## Work instructions
With both ends included, repeat exactly the lines of the entries below from the one containing "# buffer cell" down to the one containing "# synth_recipe.tcl (not", and no others.

## Task material
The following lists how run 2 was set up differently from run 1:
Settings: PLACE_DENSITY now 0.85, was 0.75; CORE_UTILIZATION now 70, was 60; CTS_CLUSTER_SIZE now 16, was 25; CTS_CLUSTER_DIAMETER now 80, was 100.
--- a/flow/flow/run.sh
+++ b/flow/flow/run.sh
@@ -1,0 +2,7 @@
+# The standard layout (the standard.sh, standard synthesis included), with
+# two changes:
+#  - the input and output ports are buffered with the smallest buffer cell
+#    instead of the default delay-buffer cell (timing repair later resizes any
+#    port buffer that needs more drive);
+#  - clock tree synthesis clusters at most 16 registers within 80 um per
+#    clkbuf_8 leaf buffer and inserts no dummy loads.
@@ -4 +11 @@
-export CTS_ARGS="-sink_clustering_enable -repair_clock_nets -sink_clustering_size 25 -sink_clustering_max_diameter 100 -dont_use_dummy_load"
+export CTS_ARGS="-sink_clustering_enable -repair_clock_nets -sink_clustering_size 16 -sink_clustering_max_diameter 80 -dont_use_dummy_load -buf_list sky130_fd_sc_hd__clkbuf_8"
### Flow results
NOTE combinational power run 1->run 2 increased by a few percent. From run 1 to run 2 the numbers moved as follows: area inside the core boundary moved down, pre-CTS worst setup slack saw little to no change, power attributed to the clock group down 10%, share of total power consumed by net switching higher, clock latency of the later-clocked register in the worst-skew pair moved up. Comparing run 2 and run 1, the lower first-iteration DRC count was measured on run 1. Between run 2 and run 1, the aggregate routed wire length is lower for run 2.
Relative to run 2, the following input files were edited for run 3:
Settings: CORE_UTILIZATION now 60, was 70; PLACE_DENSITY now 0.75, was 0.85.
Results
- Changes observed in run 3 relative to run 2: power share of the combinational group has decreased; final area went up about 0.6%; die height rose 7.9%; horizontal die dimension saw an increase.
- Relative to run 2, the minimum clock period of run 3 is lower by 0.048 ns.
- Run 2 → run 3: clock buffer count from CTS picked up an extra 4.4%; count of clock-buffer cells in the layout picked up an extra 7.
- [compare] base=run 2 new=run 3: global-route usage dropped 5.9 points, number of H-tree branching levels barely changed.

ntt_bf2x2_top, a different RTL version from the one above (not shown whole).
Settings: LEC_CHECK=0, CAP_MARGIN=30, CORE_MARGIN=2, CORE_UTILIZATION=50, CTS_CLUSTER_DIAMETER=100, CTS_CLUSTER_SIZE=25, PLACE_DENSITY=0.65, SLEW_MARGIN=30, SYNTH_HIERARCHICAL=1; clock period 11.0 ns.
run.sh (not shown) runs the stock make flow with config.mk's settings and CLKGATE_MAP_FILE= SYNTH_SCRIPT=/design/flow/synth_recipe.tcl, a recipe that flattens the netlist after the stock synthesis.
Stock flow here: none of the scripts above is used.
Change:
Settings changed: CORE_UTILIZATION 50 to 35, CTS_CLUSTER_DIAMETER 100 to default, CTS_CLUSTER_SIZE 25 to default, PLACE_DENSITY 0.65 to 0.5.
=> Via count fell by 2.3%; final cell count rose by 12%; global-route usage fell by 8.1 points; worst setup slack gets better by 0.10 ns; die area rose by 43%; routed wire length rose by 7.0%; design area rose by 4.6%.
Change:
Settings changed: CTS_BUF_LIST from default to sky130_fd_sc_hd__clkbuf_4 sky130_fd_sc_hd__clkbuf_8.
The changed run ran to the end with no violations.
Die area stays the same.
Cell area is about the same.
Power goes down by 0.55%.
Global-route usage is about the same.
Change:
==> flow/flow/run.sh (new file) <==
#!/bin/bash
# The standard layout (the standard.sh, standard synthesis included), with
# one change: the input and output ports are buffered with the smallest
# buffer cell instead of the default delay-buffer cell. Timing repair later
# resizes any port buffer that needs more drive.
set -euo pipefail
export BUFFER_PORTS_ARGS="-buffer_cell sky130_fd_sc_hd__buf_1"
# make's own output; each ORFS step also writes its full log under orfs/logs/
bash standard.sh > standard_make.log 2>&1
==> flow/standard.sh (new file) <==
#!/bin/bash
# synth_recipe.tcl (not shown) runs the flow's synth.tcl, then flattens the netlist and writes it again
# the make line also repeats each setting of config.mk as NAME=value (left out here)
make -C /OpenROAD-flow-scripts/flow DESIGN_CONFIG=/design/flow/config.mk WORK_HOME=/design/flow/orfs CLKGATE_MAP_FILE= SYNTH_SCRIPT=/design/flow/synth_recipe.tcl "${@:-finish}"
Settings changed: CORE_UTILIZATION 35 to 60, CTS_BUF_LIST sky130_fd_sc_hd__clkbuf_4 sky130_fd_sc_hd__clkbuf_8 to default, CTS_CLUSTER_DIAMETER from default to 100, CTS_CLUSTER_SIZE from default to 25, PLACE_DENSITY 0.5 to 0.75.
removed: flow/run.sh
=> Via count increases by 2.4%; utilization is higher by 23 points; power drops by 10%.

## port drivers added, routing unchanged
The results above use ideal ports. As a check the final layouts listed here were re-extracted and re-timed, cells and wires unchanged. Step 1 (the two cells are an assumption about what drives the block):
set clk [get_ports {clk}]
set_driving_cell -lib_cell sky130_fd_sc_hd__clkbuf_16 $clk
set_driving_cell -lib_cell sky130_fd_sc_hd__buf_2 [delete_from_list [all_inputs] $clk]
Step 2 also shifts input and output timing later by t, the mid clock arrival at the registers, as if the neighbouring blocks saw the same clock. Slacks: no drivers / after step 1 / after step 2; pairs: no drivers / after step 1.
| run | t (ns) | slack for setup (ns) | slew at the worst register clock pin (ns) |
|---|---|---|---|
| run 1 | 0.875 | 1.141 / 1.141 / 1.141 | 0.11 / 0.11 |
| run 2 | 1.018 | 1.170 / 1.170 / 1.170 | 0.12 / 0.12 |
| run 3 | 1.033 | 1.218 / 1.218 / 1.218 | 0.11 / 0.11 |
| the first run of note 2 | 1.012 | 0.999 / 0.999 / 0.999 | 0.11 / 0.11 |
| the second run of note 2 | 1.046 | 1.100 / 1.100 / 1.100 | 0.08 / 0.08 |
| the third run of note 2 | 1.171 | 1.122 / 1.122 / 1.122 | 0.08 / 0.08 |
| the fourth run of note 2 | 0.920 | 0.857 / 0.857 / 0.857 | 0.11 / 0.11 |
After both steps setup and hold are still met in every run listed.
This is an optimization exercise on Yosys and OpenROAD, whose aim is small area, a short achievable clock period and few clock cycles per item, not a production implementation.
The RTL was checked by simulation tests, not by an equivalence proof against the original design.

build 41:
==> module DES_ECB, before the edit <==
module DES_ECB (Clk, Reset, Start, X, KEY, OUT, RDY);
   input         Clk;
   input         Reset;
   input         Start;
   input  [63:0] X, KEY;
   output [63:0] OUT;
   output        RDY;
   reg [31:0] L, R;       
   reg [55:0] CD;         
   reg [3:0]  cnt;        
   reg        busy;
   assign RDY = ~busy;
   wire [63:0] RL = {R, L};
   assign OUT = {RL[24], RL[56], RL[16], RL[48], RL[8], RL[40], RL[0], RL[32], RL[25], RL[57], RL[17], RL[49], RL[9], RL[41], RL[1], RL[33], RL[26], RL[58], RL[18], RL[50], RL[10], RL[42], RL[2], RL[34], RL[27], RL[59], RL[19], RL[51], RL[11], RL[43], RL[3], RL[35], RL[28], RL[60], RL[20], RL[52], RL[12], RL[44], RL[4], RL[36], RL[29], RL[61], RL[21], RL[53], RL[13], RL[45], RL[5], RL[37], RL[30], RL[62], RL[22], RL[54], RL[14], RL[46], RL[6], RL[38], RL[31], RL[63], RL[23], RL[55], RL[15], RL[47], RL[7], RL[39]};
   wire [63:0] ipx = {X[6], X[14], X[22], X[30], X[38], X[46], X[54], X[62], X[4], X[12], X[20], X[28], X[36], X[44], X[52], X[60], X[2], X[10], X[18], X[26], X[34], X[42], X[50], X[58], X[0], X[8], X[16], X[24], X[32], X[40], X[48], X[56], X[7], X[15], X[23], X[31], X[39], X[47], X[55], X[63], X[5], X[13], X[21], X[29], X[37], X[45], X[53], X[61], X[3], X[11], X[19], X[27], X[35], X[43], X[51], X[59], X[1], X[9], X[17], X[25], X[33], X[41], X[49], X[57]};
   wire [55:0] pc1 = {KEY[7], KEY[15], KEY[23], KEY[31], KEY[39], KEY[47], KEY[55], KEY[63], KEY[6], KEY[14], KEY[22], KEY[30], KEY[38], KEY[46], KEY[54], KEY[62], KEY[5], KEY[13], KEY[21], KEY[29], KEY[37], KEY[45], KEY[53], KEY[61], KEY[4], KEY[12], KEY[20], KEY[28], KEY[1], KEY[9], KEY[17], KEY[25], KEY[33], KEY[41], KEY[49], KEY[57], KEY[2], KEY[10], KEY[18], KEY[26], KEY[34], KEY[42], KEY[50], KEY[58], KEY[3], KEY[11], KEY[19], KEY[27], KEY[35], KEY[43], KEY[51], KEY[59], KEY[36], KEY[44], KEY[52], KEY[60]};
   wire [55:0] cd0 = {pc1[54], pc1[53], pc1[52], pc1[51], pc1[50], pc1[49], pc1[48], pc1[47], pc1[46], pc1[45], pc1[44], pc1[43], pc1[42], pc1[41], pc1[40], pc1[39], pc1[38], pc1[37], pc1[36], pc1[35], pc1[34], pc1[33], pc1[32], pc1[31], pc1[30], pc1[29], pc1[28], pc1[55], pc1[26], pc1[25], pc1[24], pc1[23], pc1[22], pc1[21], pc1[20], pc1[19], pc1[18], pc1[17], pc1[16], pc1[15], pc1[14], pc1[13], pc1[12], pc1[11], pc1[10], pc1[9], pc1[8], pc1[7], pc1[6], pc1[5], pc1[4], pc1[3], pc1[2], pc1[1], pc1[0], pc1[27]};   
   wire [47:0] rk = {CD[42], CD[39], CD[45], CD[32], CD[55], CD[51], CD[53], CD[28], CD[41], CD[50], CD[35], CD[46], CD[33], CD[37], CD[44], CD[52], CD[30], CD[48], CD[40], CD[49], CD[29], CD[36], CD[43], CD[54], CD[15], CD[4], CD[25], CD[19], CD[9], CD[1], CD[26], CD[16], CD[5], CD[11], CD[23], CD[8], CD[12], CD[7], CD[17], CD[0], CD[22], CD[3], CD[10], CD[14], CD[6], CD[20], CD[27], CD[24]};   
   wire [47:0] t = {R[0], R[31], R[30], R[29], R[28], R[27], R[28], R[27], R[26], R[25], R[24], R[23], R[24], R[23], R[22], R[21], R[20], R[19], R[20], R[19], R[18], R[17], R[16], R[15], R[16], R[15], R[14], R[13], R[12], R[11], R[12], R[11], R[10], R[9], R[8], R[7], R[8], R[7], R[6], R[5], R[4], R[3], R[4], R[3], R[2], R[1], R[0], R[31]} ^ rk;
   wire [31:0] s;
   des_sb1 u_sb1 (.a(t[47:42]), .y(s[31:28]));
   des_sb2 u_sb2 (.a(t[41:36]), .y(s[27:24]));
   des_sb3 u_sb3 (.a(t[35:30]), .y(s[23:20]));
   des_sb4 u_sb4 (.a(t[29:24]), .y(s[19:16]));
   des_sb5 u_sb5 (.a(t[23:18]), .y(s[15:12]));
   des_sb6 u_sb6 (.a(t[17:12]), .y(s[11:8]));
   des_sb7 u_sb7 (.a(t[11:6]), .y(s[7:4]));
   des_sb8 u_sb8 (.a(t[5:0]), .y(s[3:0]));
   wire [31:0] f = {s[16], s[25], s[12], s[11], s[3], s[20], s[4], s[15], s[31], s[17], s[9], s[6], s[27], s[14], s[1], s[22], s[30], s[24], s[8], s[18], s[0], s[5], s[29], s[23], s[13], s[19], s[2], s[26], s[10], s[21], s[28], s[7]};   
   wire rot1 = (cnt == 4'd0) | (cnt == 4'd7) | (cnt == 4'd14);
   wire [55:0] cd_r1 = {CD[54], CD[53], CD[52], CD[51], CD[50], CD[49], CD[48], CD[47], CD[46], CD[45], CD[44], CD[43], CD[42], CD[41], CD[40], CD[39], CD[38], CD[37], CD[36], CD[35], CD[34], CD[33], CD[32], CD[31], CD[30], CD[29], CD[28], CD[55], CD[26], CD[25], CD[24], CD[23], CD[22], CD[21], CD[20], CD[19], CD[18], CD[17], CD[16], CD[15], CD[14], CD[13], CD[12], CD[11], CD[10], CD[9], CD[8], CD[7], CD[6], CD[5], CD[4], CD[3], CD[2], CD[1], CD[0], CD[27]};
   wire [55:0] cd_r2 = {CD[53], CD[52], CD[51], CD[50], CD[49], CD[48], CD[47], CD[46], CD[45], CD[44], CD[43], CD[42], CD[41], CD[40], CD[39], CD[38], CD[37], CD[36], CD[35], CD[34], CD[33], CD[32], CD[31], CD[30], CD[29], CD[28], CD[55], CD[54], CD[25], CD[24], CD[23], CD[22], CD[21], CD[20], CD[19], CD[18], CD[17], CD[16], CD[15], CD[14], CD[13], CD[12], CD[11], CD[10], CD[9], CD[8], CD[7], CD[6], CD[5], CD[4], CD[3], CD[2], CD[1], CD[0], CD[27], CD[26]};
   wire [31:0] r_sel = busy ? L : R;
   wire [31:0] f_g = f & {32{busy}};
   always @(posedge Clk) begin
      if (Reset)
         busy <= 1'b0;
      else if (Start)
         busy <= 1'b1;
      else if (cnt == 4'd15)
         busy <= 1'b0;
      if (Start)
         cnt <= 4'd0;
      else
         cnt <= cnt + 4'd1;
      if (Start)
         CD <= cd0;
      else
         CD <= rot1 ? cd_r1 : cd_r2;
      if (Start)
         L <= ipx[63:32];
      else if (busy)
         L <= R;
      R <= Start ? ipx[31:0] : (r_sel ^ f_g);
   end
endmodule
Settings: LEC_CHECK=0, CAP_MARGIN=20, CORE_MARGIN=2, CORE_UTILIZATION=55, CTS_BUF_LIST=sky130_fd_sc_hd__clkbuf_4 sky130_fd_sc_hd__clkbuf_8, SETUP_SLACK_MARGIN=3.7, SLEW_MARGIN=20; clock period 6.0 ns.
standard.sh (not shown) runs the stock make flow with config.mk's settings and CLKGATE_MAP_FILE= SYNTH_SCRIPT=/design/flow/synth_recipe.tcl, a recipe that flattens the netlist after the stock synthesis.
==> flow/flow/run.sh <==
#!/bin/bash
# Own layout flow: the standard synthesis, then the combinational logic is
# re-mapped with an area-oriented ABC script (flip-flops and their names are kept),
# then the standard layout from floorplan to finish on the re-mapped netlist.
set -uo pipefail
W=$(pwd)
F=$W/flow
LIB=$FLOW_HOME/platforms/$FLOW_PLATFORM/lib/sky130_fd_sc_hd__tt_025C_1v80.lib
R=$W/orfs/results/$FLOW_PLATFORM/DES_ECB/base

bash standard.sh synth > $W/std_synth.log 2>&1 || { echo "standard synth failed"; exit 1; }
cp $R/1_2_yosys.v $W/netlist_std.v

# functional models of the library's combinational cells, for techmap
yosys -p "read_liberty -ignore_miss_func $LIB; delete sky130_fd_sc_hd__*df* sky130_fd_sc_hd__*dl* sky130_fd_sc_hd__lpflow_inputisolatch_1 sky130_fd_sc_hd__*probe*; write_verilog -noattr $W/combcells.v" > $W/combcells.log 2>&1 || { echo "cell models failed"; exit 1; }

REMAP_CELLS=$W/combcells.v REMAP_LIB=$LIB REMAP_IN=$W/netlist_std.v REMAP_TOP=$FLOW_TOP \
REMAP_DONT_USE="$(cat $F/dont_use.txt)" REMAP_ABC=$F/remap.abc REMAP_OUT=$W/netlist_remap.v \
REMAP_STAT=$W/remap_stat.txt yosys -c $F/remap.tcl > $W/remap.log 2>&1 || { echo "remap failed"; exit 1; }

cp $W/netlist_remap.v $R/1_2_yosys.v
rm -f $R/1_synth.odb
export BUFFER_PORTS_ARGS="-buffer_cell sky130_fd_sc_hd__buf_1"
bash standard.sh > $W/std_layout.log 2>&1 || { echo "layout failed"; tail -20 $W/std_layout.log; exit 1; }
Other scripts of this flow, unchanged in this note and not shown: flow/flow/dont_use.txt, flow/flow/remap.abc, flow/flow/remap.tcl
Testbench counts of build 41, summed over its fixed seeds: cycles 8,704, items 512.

## Reply to the exercise
# buffer cell instead of the default delay-buffer cell. Timing repair later
# resizes any port buffer that needs more drive.
set -euo pipefail
export BUFFER_PORTS_ARGS="-buffer_cell sky130_fd_sc_hd__buf_1"
# make's own output; each ORFS step also writes its full log under orfs/logs/
bash standard.sh > standard_make.log 2>&1
==> flow/standard.sh (new file) <==
#!/bin/bash
# synth_recipe.tcl (not shown) runs the flow's synth.tcl, then flattens the netlist and writes it again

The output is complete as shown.